The require
function is a feature available in nodejs ("server side javascript") to import other javascript modules into the current javascript file.
When using the InlineJavascriptRequirement
requirement in a cwl CommanLineTool or in an ExpressionTool, the cwl engine will try to locate a javascript interpreter. If you use cwltool and you have nodejs installed, the javascript code included in your CommanLineTool or ExpressionTool will be passed to nodejs to be executed. However I do not think that such javascript code can include instructions to import other nodejs module by calling the require
function.
One way to work around not using the require function, would be to implement the needed processing completely and solely with the javascript code directly included as expression in your CommanLineTool or ExpressionTool.

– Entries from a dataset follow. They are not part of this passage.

===== src/hdl/bpc_pkg.sv =====
// ----------------------------------------------------------------------------
// bpc_pkg
// Types and constants shared by the button press classifier modules.
// ----------------------------------------------------------------------------
package bpc_pkg;

    localparam int CFG_IDX_W  = 3;
    localparam int CFG_DATA_W = 16;
    localparam int DELAY_W    = 16;
    localparam int OUT_CNT_W  = 8;

    typedef enum logic [CFG_IDX_W-1:0] {
        CFG_ACTIVE_HIGH      = 3'd0,
        CFG_BUTTON_KIND      = 3'd1,
        CFG_COUNT_ON_RELEASE = 3'd2,
        CFG_ACCUMULATE       = 3'd3,
        CFG_INITIAL_DELAY    = 3'd4,
        CFG_REPEAT_DELAY     = 3'd5,
        CFG_ENABLED          = 3'd6
    } cfg_idx_t;

    typedef enum logic [1:0] {
        KIND_SINGLE    = 2'd0,
        KIND_LONG      = 2'd1,
        KIND_TYPEMATIC = 2'd2
    } kind_t;

    typedef enum logic [2:0] {
        PH_IDLE        = 3'd0,
        PH_SINGLE_HELD = 3'd1,
        PH_LONG_WAIT   = 3'd2,
        PH_LONG_HELD   = 3'd3,
        PH_QUIET_HELD  = 3'd4,
        PH_TYPE_FIRST  = 3'd5,
        PH_TYPE_REPEAT = 3'd6
    } phase_t;

    localparam logic [DELAY_W-1:0] INITIAL_DELAY_RST = 16'd500;
    localparam logic [DELAY_W-1:0] REPEAT_DELAY_RST  = 16'd100;
    localparam logic [DELAY_W-1:0] TIMER_MAX         = 16'hFFFF;

    typedef struct packed {
        logic               active_high;
        logic [1:0]         button_kind;
        logic               count_on_release;
        logic               accumulate;
        logic [DELAY_W-1:0] initial_delay;
        logic [DELAY_W-1:0] repeat_delay;
        logic               enabled;
    } cfg_t;

    // Debouncer view for the current transaction
    typedef struct packed {
        logic level;
        logic settled;
    } db_t;

    typedef struct packed {
        logic pin_level;
        logic take;
    } sample_t;

    typedef struct packed {
        logic                 depressed;
        logic [OUT_CNT_W-1:0] push_count;
        logic                 long_push;
    } result_t;

endpackage


===== src/hdl/bpc_config.sv =====
// ----------------------------------------------------------------------------
// bpc_config
// Configuration register file with a plain write port.
// ----------------------------------------------------------------------------
module bpc_config (
    input  logic                           clk,
    input  logic                           rst_n,
    input  logic                           cfg_we,
    input  logic [bpc_pkg::CFG_IDX_W-1:0]  cfg_index,
    input  logic [bpc_pkg::CFG_DATA_W-1:0] cfg_data,
    output bpc_pkg::cfg_t                  cfg
);
    import bpc_pkg::*;

    cfg_t cfg_reg;

    always_ff @(posedge clk or negedge rst_n)
    begin
        if (!rst_n)
        begin
            cfg_reg.active_high      <= 1'b0;
            cfg_reg.button_kind      <= KIND_SINGLE;
            cfg_reg.count_on_release <= 1'b0;
            cfg_reg.accumulate       <= 1'b0;
            cfg_reg.initial_delay    <= INITIAL_DELAY_RST;
            cfg_reg.repeat_delay     <= REPEAT_DELAY_RST;
            cfg_reg.enabled          <= 1'b1;
        end
        else if (cfg_we)
        begin
            case (cfg_index)
                CFG_ACTIVE_HIGH:      cfg_reg.active_high      <= cfg_data[0];
                CFG_BUTTON_KIND:      cfg_reg.button_kind      <= cfg_data[1:0];
                CFG_COUNT_ON_RELEASE: cfg_reg.count_on_release <= cfg_data[0];
                CFG_ACCUMULATE:       cfg_reg.accumulate       <= cfg_data[0];
                CFG_INITIAL_DELAY:    cfg_reg.initial_delay    <= cfg_data[DELAY_W-1:0];
                CFG_REPEAT_DELAY:     cfg_reg.repeat_delay     <= cfg_data[DELAY_W-1:0];
                CFG_ENABLED:          cfg_reg.enabled          <= cfg_data[0];
                default:              ;
            endcase
        end
    end

    assign cfg = cfg_reg;

endmodule


===== src/hdl/bpc_debounce.sv =====
// ----------------------------------------------------------------------------
// bpc_debounce
// Run-length debouncer: a level is taken once it holds for STABLE_TICKS.
// ----------------------------------------------------------------------------
module bpc_debounce #(
    parameter int STABLE_TICKS = 16
) (
    input  logic         clk,
    input  logic         rst_n,
    input  logic         advance,
    input  logic         pin_level,
    output bpc_pkg::db_t db
);
    import bpc_pkg::*;

    localparam int SC_W = $clog2(STABLE_TICKS + 1);
    localparam logic [SC_W-1:0] SC_FULL = SC_W'(STABLE_TICKS);

    logic            level_reg,  level_next;
    logic            prev_reg,   prev_next;
    logic [SC_W-1:0] count_reg,  count_next;
    logic            settled;

    always_comb
    begin
        prev_next  = prev_reg;
        count_next = count_reg;
        if (pin_level == prev_reg)
        begin
            if (count_reg < SC_FULL)
                count_next = count_reg + 1'b1;
        end
        else
        begin
            prev_next  = pin_level;
            count_next = SC_W'(1);
        end
        settled    = (count_next >= SC_FULL);
        level_next = settled ? prev_next : level_reg;
    end

    // Released level after reset is high, matching the default pull-up polarity
    always_ff @(posedge clk or negedge rst_n)
    begin
        if (!rst_n)
        begin
            level_reg <= 1'b1;
            prev_reg  <= 1'b1;
            count_reg <= '0;
        end
        else if (advance)
        begin
            level_reg <= level_next;
            prev_reg  <= prev_next;
            count_reg <= count_next;
        end
    end

    assign db.level   = level_next;
    assign db.settled = settled;

endmodule


===== src/hdl/bpc_phase.sv =====
// ----------------------------------------------------------------------------
// bpc_phase
// Press phase machine: hold timer, push counter and long-push flag.
// ----------------------------------------------------------------------------
module bpc_phase #(
    parameter int COUNT_BITS = 8
) (
    input  logic              clk,
    input  logic              rst_n,
    input  logic              advance,
    input  logic              take,
    input  bpc_pkg::cfg_t     cfg,
    input  bpc_pkg::db_t      db,
    output bpc_pkg::result_t  result
);
    import bpc_pkg::*;

    localparam int CNT_W = (COUNT_BITS >= OUT_CNT_W) ? OUT_CNT_W : COUNT_BITS;
    localparam logic [CNT_W-1:0] CNT_MAX = {CNT_W{1'b1}};

    phase_t             phase_reg,   phase_next;
    logic [DELAY_W-1:0] hold_reg,    hold_next;
    logic [CNT_W-1:0]   cnt_reg,     cnt_next;
    logic               long_reg,    long_next;
    logic               pressed_reg, pressed_next;

    logic [DELAY_W-1:0] hold_inc;
    logic [DELAY_W-1:0] delay;
    logic               released;
    logic               wait_done;
    logic               push_ev;
    logic               long_ev;

    always_comb
    begin
        released  = (db.level == ~cfg.active_high);
        hold_inc  = (hold_reg != TIMER_MAX) ? hold_reg + 1'b1 : hold_reg;
        delay     = (phase_reg == PH_TYPE_REPEAT) ? cfg.repeat_delay : cfg.initial_delay;
        wait_done = (hold_inc >= delay);

        phase_next   = phase_reg;
        hold_next    = hold_reg;
        pressed_next = pressed_reg;
        push_ev      = 1'b0;
        long_ev      = 1'b0;

        case (phase_reg)
            PH_SINGLE_HELD, PH_LONG_HELD, PH_QUIET_HELD:
            begin
                if (released)
                begin
                    pressed_next = 1'b0;
                    if (cfg.count_on_release)
                    begin
                        push_ev = (phase_reg == PH_SINGLE_HELD);
                        long_ev = (phase_reg == PH_LONG_HELD);
                    end
                    phase_next = PH_IDLE;
                end
            end
            PH_LONG_WAIT:
            begin
                if (released)
                begin
                    pressed_next = 1'b0;
                    push_ev      = 1'b1;
                    phase_next   = PH_IDLE;
                end
                else
                begin
                    hold_next = hold_inc;
                    if (wait_done)
                    begin
                        hold_next = '0;
                        // Still bouncing: wait out the release without a push
                        if (!db.settled)
                            phase_next = PH_QUIET_HELD;
                        else
                        begin
                            long_ev    = ~cfg.count_on_release;
                            phase_next = PH_LONG_HELD;
                        end
                    end
                end
            end
            PH_TYPE_FIRST, PH_TYPE_REPEAT:
            begin
                if (released)
                begin
                    pressed_next = 1'b0;
                    phase_next   = PH_IDLE;
                end
                else
                begin
                    hold_next = hold_inc;
                    if (wait_done)
                    begin
                        hold_next  = '0;
                        push_ev    = db.settled;
                        phase_next = PH_TYPE_REPEAT;
                    end
                end
            end
            default:
            begin
                phase_next = PH_IDLE;
                if (cfg.enabled && (db.level == cfg.active_high))
                begin
                    pressed_next = 1'b1;
                    hold_next    = '0;
                    case (cfg.button_kind)
                        KIND_SINGLE:
                        begin
                            push_ev    = ~cfg.count_on_release;
                            phase_next = PH_SINGLE_HELD;
                        end
                        KIND_LONG:
                        begin
                            phase_next = PH_LONG_WAIT;
                        end
                        default:
                        begin
                            push_ev    = 1'b1;
                            phase_next = PH_TYPE_FIRST;
                        end
                    endcase
                end
            end
        endcase

        cnt_next  = cnt_reg;
        long_next = long_reg;
        if (long_ev)
        begin
            cnt_next  = '0;
            long_next = 1'b1;
        end
        else if (push_ev)
        begin
            if (!cfg.accumulate)
                cnt_next = CNT_W'(1);
            else if (cnt_reg != CNT_MAX)
                cnt_next = cnt_reg + 1'b1;
        end
    end

    always_ff @(posedge clk or negedge rst_n)
    begin
        if (!rst_n)
        begin
            phase_reg   <= PH_IDLE;
            hold_reg    <= '0;
            cnt_reg     <= '0;
            long_reg    <= 1'b0;
            pressed_reg <= 1'b0;
        end
        else if (advance)
        begin
            phase_reg   <= phase_next;
            hold_reg    <= hold_next;
            pressed_reg <= pressed_next;
            // Take clears after this transaction's result is formed
            cnt_reg     <= take ? '0 : cnt_next;
            long_reg    <= take ? 1'b0 : long_next;
        end
    end

    assign result.depressed  = pressed_next;
    assign result.push_count = OUT_CNT_W'(cnt_next);
    assign result.long_push  = long_next;

endmodule
File: config.mk
export PLATFORM = sky130hd
export DESIGN_NAME = three_voice_wavetable_noise_synth_core
export DESIGN_NICKNAME = d
export VERILOG_FILES = /design/src/tvws_pkg.sv /design/src/three_voice_wavetable_noise_synth_core.sv /design/src/tvws_front.sv /design/src/tvws_fifo.sv /design/src/tvws_back.sv
export SDC_FILE = /design/constraint.sdc
export NUM_CORES = 2
export LEC_CHECK = 0
export ABC_AREA = 1
export BUFFER_PORTS_ARGS = -buffer_cell sky130_fd_sc_hd__buf_2
export CORE_MARGIN = 2
export CORE_UTILIZATION = 48
export CTS_CLUSTER_DIAMETER = 150
export DETAILED_ROUTE_END_ITERATION = 16
export GPL_TIMING_DRIVEN = 0
export REMOVE_ABC_BUFFERS = 1
export SLEW_MARGIN = 20
export SYNTH_ARGS = -nofsm -noshare
export SYNTH_HDL_FRONTEND = slang
export SYNTH_HIERARCHICAL = 1
export SYNTH_SLANG_ARGS = --single-unit
File: constraint.sdc
create_clock -name clk -period 13.5 [get_ports clk]
set_input_delay 1.35 -clock clk [delete_from_list [all_inputs] [get_ports clk]]
set_output_delay 1.35 -clock clk [all_outputs]
set_load 0.05 [all_outputs]
File: src/tvws_pkg.sv
// ----------------------------------------------------------------------------
// tvws_pkg
// shared constants, types and encodings of the three-voice sound generator
// ----------------------------------------------------------------------------
package tvws_pkg;

    // voice and wave memory geometry
    localparam int VOICE_COUNT  = 3;
    localparam int VOICE_W      = (VOICE_COUNT > 1) ? $clog2(VOICE_COUNT) : 1;
    localparam int CNT_W        = $clog2(VOICE_COUNT + 1);
    localparam int TABLE_COUNT  = 4;
    localparam int TABLE_LENGTH = 64;
    localparam int TBL_W        = $clog2(TABLE_COUNT);
    localparam int OFF_W        = $clog2(TABLE_LENGTH);
    localparam int ADDR_W       = TBL_W + OFF_W;
    localparam int MEM_DEPTH    = TABLE_COUNT * TABLE_LENGTH;

    // command queue between front and back end
    localparam int QUEUE_DEPTH  = 4;
    localparam int QPTR_W       = $clog2(QUEUE_DEPTH);
    localparam int QCNT_W       = $clog2(QUEUE_DEPTH + 1);

    // output slots of the result beat
    localparam int OUT_SLOTS    = 3;

    // per-voice register encodings
    localparam logic [3:0] NOISE_OFF  = 4'd8;
    localparam logic [4:0] NCLK_EVERY = 5'd16;
    localparam logic [7:0] TRI_MASK_NEG = 8'h7e;
    localparam logic [7:0] TRI_MASK_POS = 8'h80;

    // input item kinds
    localparam logic [1:0] KIND_REG  = 2'd0;
    localparam logic [1:0] KIND_WAVE = 2'd1;
    localparam logic [1:0] KIND_TICK = 2'd2;

    // register selects
    localparam logic [2:0] REG_STEP_LO   = 3'd0;
    localparam logic [2:0] REG_STEP_HI   = 3'd1;
    localparam logic [2:0] REG_VOLUME    = 3'd2;
    localparam logic [2:0] REG_TIMBRE    = 3'd3;
    localparam logic [2:0] REG_PHASE_LO  = 3'd4;
    localparam logic [2:0] REG_PHASE_HI  = 3'd5;
    localparam logic [2:0] REG_TIMBRE_EX = 3'd6;

    // timbre codes
    localparam logic [2:0] WV_TABLE0   = 3'd0;
    localparam logic [2:0] WV_TABLE1   = 3'd1;
    localparam logic [2:0] WV_TABLE2   = 3'd2;
    localparam logic [2:0] WV_TABLE3   = 3'd3;
    localparam logic [2:0] WV_FLAT     = 3'd4;
    localparam logic [2:0] WV_SAW      = 3'd5;
    localparam logic [2:0] WV_SQUARE   = 3'd6;
    localparam logic [2:0] WV_TRIANGLE = 3'd7;

    // configuration register indexes
    localparam logic [1:0] CFG_EXT_TABLES = 2'd0;
    localparam logic [1:0] CFG_SOUND_ON   = 2'd1;

    typedef enum logic [1:0] {
        OP_REG,
        OP_WAVE,
        OP_TICK
    } op_t;

    typedef struct packed {
        op_t              op;
        logic [1:0]       voice;
        logic [2:0]       register_select;
        logic [TBL_W-1:0] table_select;
        logic [OFF_W-1:0] table_offset;
        logic [7:0]       data;
    } cmd_t;

    typedef struct packed {
        logic ext_tables;
        logic sound_on;
    } cfg_t;

    typedef enum logic [1:0] {
        ST_IDLE,
        ST_RUN,
        ST_OUT
    } back_state_t;

endpackage
<file path="config.mk">
export PLATFORM = sky130hd
export DESIGN_NAME = arm_banked_register_file
export DESIGN_NICKNAME = d
export VERILOG_FILES = /design/src/hdl/abrf_pkg.sv /design/src/hdl/abrf_regs.sv /design/src/hdl/arm_banked_register_file.sv
export SDC_FILE = /design/constraint.sdc
export NUM_CORES = 2
export LEC_CHECK = 0
export BUFFER_PORTS_ARGS = -buffer_cell sky130_fd_sc_hd__buf_2
export CORE_ASPECT_RATIO = 0.9
export CORE_UTILIZATION = 49
export DETAILED_ROUTE_END_ITERATION = 8
export HOLD_SLACK_MARGIN = 0.15
export PLACE_DENSITY = 0.76
export SKIP_LAST_GASP = 1
export SLEW_MARGIN = 20
export SYNTH_ARGS = -nofsm -noshare
export SYNTH_HDL_FRONTEND = slang
export SYNTH_SLANG_ARGS = --single-unit
</file>
<file path="constraint.sdc">
create_clock -name clk -period 3.6 [get_ports clk]
set_clock_uncertainty 0.2 [all_clocks]
set_input_delay 0.9 -clock clk [delete_from_list [all_inputs] [get_ports clk]]
set_output_delay 0.9 -clock clk [all_outputs]
set_load 0.005 [all_outputs]
</file>
### config.mk
export PLATFORM = sky130hd
export DESIGN_NAME = delta_sleep_queue
export DESIGN_NICKNAME = d
export VERILOG_FILES = /design/src/hw/rtl/dsq_pkg.sv /design/src/hw/rtl/dsq_ctrl.sv /design/src/hw/rtl/dsq_dpath.sv /design/src/hw/rtl/delta_sleep_queue.sv
export SDC_FILE = /design/constraint.sdc
export NUM_CORES = 2
export LEC_CHECK = 0
export ABC_AREA = 1
export BUFFER_PORTS_ARGS = -buffer_cell sky130_fd_sc_hd__buf_2
export CORE_MARGIN = 2
export CORE_UTILIZATION = 30
export CTS_CLUSTER_DIAMETER = 80
export DETAILED_ROUTE_END_ITERATION = 12
export PLACE_DENSITY = 0.48
export SYNTH_ARGS = -nofsm -noshare
export SYNTH_HDL_FRONTEND = slang
export SYNTH_SLANG_ARGS = --single-unit
### constraint.sdc
create_clock -name clk -period 16.09 [get_ports clk]
set_clock_uncertainty 0.05 [all_clocks]
set_input_delay 3.218 -clock clk [delete_from_list [all_inputs] [get_ports clk]]
set_output_delay 3.218 -clock clk [all_outputs]
set_load 0.02 [all_outputs]
### src/hw/rtl/dsq_pkg.sv
// Shared types, constants and control/status bundles for the delta sleep queue.
// No dependencies; used by dsq_ctrl, dsq_dpath and delta_sleep_queue.
package dsq_pkg;

	localparam int MAX_SLEEPERS = 16;
	localparam int ID_BITS      = 8;
	localparam int DELTA_BITS   = 31;
	localparam int TIME_BITS    = 32;
	localparam int CNT_BITS     = $clog2(MAX_SLEEPERS + 1);
	localparam int IDX_BITS     = $clog2(MAX_SLEEPERS);

	typedef logic [DELTA_BITS-1:0] delta_t;
	typedef logic [ID_BITS-1:0]    id_t;
	typedef logic [CNT_BITS-1:0]   cnt_t;
	typedef logic [IDX_BITS-1:0]   idx_t;
	typedef logic [TIME_BITS-1:0]  time_t;

	localparam logic CMD_INSERT   = 1'b0;
	localparam logic CMD_TICK     = 1'b1;
	localparam logic KIND_INSERT  = 1'b0;
	localparam logic KIND_RELEASE = 1'b1;

	typedef enum logic [1:0] {
		STS_OK   = 2'd0,
		STS_NEG  = 2'd1,
		STS_FULL = 2'd2
	} status_t;

	typedef enum logic [2:0] {
		S_IDLE,
		S_SCAN,
		S_PLACE,
		S_INS_OUT,
		S_TICK,
		S_REL
	} fsm_t;

	// controller -> datapath
	typedef struct packed {
		logic    load_in;
		logic    scan_step;
		logic    place;
		logic    tick_dec;
		logic    pop;
		logic    out_load;
		logic    out_kind;
		status_t out_status;
		logic    out_last;
	} ctrl_t;

	// datapath -> controller
	typedef struct packed {
		logic t_neg;
		logic t_zero;
		logic full;
		logic cnt_zero;
		logic scan_end;
		logic scan_hit;
		logic head_le1;
		logic rel_last;
		logic out_free;
	} stat_t;

endpackage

Here is an example, where you can see a piece of javascript code that takes care of parsing the contents of the csv files into an object with key/values being line numbers and of arrays of strings for each line in the csv
Lets assume this csv file:
data.csv
A,B,C,D
E,F,G,H
I,J,K,L
The cwl job file is:
expression.yaml
#!/usr/bin/env cwltool
cwl:tool: expression.cwl
datafile:
class: File
path: data.csv
The expression tool file is:
expression.cwl
#!/usr/bin/env cwl-runner
cwlVersion: v1.0
class: ExpressionTool
requirements:
- class: InlineJavascriptRequirement
inputs:
filename:
type: string
outputBinding:
outputEval: $(inputs.datafile.basename)
filecontent:
type: string
outputBinding:
outputEval: $(inputs.datafile.contents)
datafile:
type: File
inputBinding:
loadContents: true
outputs:
processedoutput:
type: Any
expression: "${var lines = inputs.datafile.contents.split('\\n');
var nblines = lines.length;
var arrayofarrays = [];
var setofarrays = {};
for (var i = 0; i < nblines; i++) {
arrayofarrays.push(lines[i].split(','));
setofarrays[i] = lines[i].split(',');}
return { 'processedoutput': setofarrays } ;
}"
This will produce the following results:
Final process status is success
{
"processedoutput": {
"1": [
"E",
"F",
"G",
"H"
],
"0": [
"A",
"B",
"C",
"D"
],
"2": [
"I",
"J",
"K",
"L"
]
},
"filecontent": "A,B,C,D\nE,F,G,H\nI,J,K,L",
"filename": "data.csv"
}
The two outputs filename
and filecontents
are not necessary, but may help with exploring how this works.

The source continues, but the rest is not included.